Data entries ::
· · · · · · ·

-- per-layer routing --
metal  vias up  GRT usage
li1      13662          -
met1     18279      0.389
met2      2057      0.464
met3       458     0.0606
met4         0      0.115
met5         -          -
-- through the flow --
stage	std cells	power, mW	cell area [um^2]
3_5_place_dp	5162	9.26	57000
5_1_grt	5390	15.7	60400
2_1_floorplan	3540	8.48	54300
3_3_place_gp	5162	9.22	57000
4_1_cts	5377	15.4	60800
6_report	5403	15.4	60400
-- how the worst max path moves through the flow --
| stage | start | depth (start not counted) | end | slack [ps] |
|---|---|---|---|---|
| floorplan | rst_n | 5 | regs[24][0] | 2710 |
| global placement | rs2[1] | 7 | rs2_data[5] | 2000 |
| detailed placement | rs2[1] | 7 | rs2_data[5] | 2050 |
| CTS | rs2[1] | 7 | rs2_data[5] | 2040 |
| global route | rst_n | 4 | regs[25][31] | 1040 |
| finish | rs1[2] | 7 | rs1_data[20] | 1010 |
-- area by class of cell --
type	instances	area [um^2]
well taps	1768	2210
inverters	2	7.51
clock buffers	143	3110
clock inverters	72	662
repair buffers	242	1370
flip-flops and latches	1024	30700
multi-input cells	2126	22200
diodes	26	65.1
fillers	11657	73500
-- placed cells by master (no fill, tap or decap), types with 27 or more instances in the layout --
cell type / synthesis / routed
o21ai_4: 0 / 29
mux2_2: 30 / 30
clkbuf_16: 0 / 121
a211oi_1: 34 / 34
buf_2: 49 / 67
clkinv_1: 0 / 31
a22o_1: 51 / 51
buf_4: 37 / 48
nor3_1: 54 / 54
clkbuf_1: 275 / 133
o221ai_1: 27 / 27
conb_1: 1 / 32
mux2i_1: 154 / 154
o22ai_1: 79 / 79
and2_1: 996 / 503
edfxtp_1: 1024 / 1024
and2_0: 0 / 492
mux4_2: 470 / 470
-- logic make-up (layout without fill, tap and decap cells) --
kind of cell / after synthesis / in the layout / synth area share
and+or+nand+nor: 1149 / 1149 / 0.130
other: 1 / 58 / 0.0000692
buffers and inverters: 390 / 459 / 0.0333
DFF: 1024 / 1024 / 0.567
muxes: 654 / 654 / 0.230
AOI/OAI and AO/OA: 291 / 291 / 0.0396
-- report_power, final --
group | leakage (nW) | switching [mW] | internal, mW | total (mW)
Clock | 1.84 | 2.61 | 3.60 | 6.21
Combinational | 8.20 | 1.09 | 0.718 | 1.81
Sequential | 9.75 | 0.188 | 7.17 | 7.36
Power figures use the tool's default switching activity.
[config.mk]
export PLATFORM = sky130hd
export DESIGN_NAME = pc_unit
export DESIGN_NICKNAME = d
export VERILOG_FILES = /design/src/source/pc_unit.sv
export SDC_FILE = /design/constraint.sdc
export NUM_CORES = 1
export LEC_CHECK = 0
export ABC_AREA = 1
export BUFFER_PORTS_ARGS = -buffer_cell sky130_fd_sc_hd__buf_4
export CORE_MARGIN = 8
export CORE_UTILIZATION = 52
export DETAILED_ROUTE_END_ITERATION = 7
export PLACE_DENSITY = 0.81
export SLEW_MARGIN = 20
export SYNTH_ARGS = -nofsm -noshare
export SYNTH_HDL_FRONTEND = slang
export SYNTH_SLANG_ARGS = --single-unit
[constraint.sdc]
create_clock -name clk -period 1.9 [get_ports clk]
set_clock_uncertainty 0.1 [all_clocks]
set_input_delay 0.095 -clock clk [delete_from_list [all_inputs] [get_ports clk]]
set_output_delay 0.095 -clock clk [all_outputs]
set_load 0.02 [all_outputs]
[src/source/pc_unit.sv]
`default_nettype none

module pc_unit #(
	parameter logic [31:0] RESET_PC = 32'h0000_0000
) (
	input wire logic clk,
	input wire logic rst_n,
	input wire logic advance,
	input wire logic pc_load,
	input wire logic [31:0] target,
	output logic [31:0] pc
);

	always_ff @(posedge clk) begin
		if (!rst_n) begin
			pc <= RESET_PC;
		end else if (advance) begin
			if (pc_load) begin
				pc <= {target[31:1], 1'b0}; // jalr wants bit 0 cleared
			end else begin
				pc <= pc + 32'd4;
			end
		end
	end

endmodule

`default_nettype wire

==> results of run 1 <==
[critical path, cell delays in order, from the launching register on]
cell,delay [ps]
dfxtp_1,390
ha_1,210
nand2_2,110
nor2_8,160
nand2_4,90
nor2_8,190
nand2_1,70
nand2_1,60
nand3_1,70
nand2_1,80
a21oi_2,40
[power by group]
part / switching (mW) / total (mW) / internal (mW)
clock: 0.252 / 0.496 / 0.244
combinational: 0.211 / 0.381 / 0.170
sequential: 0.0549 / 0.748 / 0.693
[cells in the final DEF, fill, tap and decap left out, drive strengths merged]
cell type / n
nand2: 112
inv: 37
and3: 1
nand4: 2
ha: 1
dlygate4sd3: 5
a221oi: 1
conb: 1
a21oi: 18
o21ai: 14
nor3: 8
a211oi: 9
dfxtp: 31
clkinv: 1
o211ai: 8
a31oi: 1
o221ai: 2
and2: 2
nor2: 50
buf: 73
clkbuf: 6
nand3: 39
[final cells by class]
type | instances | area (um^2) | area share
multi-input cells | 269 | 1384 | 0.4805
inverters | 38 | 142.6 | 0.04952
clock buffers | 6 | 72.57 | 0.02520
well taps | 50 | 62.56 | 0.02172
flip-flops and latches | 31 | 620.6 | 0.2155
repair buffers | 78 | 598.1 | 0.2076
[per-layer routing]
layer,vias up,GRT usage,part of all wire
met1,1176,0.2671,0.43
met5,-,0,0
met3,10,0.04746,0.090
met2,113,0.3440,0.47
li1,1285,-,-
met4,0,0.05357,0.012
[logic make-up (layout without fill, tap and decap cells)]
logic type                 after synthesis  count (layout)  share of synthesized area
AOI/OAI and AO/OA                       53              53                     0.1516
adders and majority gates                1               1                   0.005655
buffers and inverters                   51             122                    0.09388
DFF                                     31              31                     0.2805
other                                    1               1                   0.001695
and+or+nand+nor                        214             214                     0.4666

· · · · · · ·

What is expected :: Out of the data above, set down the lines from the one with "-- placed cells" to the one with "mux4_2: 470 / 470", both included, exactly as written and with no additions.

Task solution ::
-- placed cells by master (no fill, tap or decap), types with 27 or more instances in the layout --
cell type / synthesis / routed
o21ai_4: 0 / 29
mux2_2: 30 / 30
clkbuf_16: 0 / 121
a211oi_1: 34 / 34
buf_2: 49 / 67
clkinv_1: 0 / 31
a22o_1: 51 / 51
buf_4: 37 / 48
nor3_1: 54 / 54
clkbuf_1: 275 / 133
o221ai_1: 27 / 27
conb_1: 1 / 32
mux2i_1: 154 / 154
o22ai_1: 79 / 79
and2_1: 996 / 503
edfxtp_1: 1024 / 1024
and2_0: 0 / 492
mux4_2: 470 / 470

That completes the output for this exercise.